PROBLEM: Across all the entries below, how many lines contain the string "export"? The number by itself is the answer.
[[ MATERIAL SHOWN, beginning ]]
This design comes from an exercise in tuning for small area, a short achievable clock period and few clock cycles per item on the open sky130 flow, not from production work.
Where RTL was checked, it was by simulation tests only, not by an equivalence proof against the original.
No functional check of the RTL was part of runs 1, 2, 7 and 8.
Power and IR drop assume default switching activity.

**standard.sh**
```bash
#!/bin/bash
# synth_recipe.tcl (not shown) runs the flow's synth.tcl, then flattens the netlist and writes it again
# the make line also repeats each setting of config.mk as NAME=value (left out here)
make -C /OpenROAD-flow-scripts/flow DESIGN_CONFIG=/design/flow/config.mk WORK_HOME=/design/flow/orfs CLKGATE_MAP_FILE= SYNTH_SCRIPT=/design/flow/synth_recipe.tcl "${@:-finish}"
```
**flow/run.sh**
```bash
#!/bin/bash
# Standard ORFS layout with a tighter repair target and small port buffers.
set -euo pipefail
bash standard.sh SETUP_SLACK_MARGIN=10.6 \
  "BUFFER_PORTS_ARGS=-buffer_cell sky130_fd_sc_hd__buf_1" finish > orfs_make.log 2>&1
```
**constraint.sdc**
```tcl
create_clock -name core_clock -period 15.0 [get_ports {clk}]
set_input_delay 3.0000 -clock core_clock [delete_from_list [all_inputs] [get_ports {clk}]]
set_output_delay 3.0000 -clock core_clock [all_outputs]
set_load 0.01 [all_outputs]
```
**config.mk**
```make
export PLATFORM = sky130hd
export DESIGN_NAME = stripe_engine
export DESIGN_NICKNAME = stripe_engine
export VERILOG_FILES = /design/flow/design.v
export SDC_FILE = /design/flow/constraint.sdc
export NUM_CORES = 4
export LEC_CHECK = 0
export CAP_MARGIN = 20
export CORE_MARGIN = 2
export CORE_UTILIZATION = 25
export PLACE_DENSITY = 0.35
export SLEW_MARGIN = 20
```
[[ MATERIAL SHOWN, end ]]
ANSWER BELOW: 12